Long-Term Activation upon Brief Exposure to Xanomleline Is Unique to M(1) and M(4) Subtypes of Muscarinic Acetylcholine Receptors

Xanomeline is an agonist endowed with functional preference for M(1)/M(4) muscarinic acetylcholine receptors. It also exhibits both reversible and wash-resistant binding to and activation of these receptors. So far the mechanisms of xanomeline selectivity remain unknown. To address this question we employed microfluorometric measurements of intracellular calcium levels and radioligand binding to investigate differences in the short- and long-term effects of xanomeline among muscarinic receptors expressed individually in Chinese hamster ovary cells. 1/One-min exposure of cells to xanomeline markedly increased intracellular calcium at hM(1) and hM(4), and to a lesser extent at hM(2) and hM(3) muscarinic receptors for more than 1 hour. 2/Unlike the classic agonists carbachol, oxotremorine, and pilocarpine 10-min exposure to xanomeline did not cause internalization of any receptor subtype. 3/Wash-resistant xanomeline selectively prevented further increase in intracellular calcium by carbachol at hM(1) and hM(4) receptors. 4/After transient activation xanomeline behaved as a long-term antagonist at hM(5) receptors. 5/The antagonist N-methylscopolamine (NMS) reversibly blocked activation of hM(1) through hM(4) receptors by xanomeline. 6/NMS prevented formation of xanomeline wash-resistant binding and activation at hM(2) and hM(4) receptors and slowed them at hM(1), hM(3) and hM(5) receptors.
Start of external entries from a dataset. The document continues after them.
===== src/rtl/pwb_store.sv =====
module pwb_store
   import pwb_pkg::*;
#(
   parameter logic [7:0] BASE  = 8'h02,
   parameter int         PAGES = 2,
   parameter int         DEPTH = 4
) (
   input  logic              clk,
   input  logic              rst_n,
   input  logic              we,
   input  logic [7:0]        page,
   input  logic [7:0]        offset,
   input  logic [WIDE_W-1:0] wval,
   output logic [WIDE_W-1:0] rval
);
   localparam int IDX_W = $clog2(DEPTH);

   logic [WIDE_W-1:0] page_rd [PAGES];
   logic              in_range;
   logic [IDX_W-1:0]  idx;

   if (DEPTH < 2 || (1 << IDX_W) != DEPTH || DEPTH > 256) begin : g_bad_depth
      $error("pwb_store: DEPTH must be a power of two in 2..256");
   end
   if (PAGES < 1 || int'(BASE) + PAGES > 256 || BASE <= PG_STATUS) begin : g_bad_pages
      $error("pwb_store: storage pages must lie above the status page");
   end

   assign in_range = (int'(offset) < DEPTH);
   assign idx      = offset[IDX_W-1:0];

   for (genvar g = 0; g < PAGES; g++) begin : g_page
      localparam logic [7:0] MY_PAGE = BASE + 8'(g);
      logic [WIDE_W-1:0] row [DEPTH];
      logic              sel;

      assign sel = (page == MY_PAGE) && in_range;

      always_ff @(posedge clk) begin
         if (!rst_n) begin
            for (int e = 0; e < DEPTH; e++) row[e] <= '0;
         end else if (we && sel) begin
            row[idx] <= wval;
         end
      end

      assign page_rd[g] = sel ? row[idx] : '0;
   end

   always_comb begin
      rval = '0;
      for (int g = 0; g < PAGES; g++) rval = rval | page_rd[g];
   end
endmodule
File: config.mk
export PLATFORM = sky130hd
export DESIGN_NAME = evt_core_ctrl
export DESIGN_NICKNAME = d
export VERILOG_FILES = /design/src/rtl/evt_core_ctrl.sv
export SDC_FILE = /design/constraint.sdc
export NUM_CORES = 1
export LEC_CHECK = 0
export CAP_MARGIN = 30
export CORE_MARGIN = 1.5
export CORE_UTILIZATION = 30
export DETAILED_ROUTE_END_ITERATION = 8
export DONT_BUFFER_PORTS = 1
export MAX_ROUTING_LAYER = met4
export PLACE_DENSITY = 0.48
export SLEW_MARGIN = 5
export SYNTH_ARGS = -nofsm -noshare
export SYNTH_HDL_FRONTEND = slang
export SYNTH_SLANG_ARGS = --single-unit
File: constraint.sdc
create_clock -name clk_i -period 9.9 [get_ports clk_i]
set_input_delay 0.99 -clock clk_i [delete_from_list [all_inputs] [get_ports clk_i]]
set_output_delay 0.99 -clock clk_i [all_outputs]
set_load 0.05 [all_outputs]
File: src/rtl/evt_core_ctrl.sv
module evt_core_ctrl #(
  parameter int N  = 16,
  parameter int AW = 2
) (
  input  logic          clk_i,
  input  logic          rst_ni,
  input  logic [N-1:0]  evt_i,
  input  logic          gie_i,
  input  logic          ret_i,
  input  logic          reg_we_i,
  input  logic [AW-1:0] reg_addr_i,
  input  logic [N-1:0]  reg_wdata_i,
  output logic [N-1:0]  reg_rdata_o,
  output logic [N-1:0]  pend_o
);
  localparam logic [AW-1:0] A_LAT = AW'(0);
  localparam logic [AW-1:0] A_MSK = AW'(1);
  localparam logic [AW-1:0] A_PND = AW'(2);
  localparam logic [N-1:0]  ONE   = N'(1);

  logic [N-1:0] s1_q, s2_q, lat_q, msk_q, pnd_q;
  logic [N-1:0] edge_w, cand, win, top_p, acc, rel, lat_wm;

  assign edge_w = s1_q & ~s2_q;
  assign cand   = gie_i ? (lat_q & msk_q) : '0;
  assign win    = cand & (~cand + ONE);
  assign top_p  = pnd_q & (~pnd_q + ONE);
  assign acc    = (win != '0 && (top_p == '0 || win < top_p)) ? win : '0;
  assign rel    = ret_i ? top_p : '0;
  assign lat_wm = (reg_we_i && reg_addr_i == A_LAT) ? ~msk_q : '0;

  always_ff @(posedge clk_i) begin
    if (!rst_ni) begin
      s1_q  <= '0;
      s2_q  <= '0;
      lat_q <= '0;
      msk_q <= '0;
      pnd_q <= '0;
    end else begin
      s1_q  <= evt_i;
      s2_q  <= s1_q;
      lat_q <= (((lat_q & ~lat_wm) | (reg_wdata_i & lat_wm)) & ~acc) | edge_w;
      if (reg_we_i && reg_addr_i == A_MSK) msk_q <= reg_wdata_i;
      pnd_q <= (pnd_q & ~rel) | acc;
    end
  end

  always_comb begin
    case (reg_addr_i)
      A_LAT:   reg_rdata_o = lat_q;
      A_MSK:   reg_rdata_o = msk_q;
      A_PND:   reg_rdata_o = pnd_q;
      default: reg_rdata_o = '0;
    endcase
  end

  assign pend_o = pnd_q;
endmodule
Our results show commonalities of xanomeline reversible and wash-resistant binding and short-time activation among the five muscarinic receptor subtypes. However long-term receptor activation takes place in full only at hM(1) and hM(4) receptors. Moreover xanomeline displays higher efficacy at hM(1) and hM(4) receptors in primary phasic intracellular calcium release. These findings suggest the existence of particular activation mechanisms specific to these two receptors.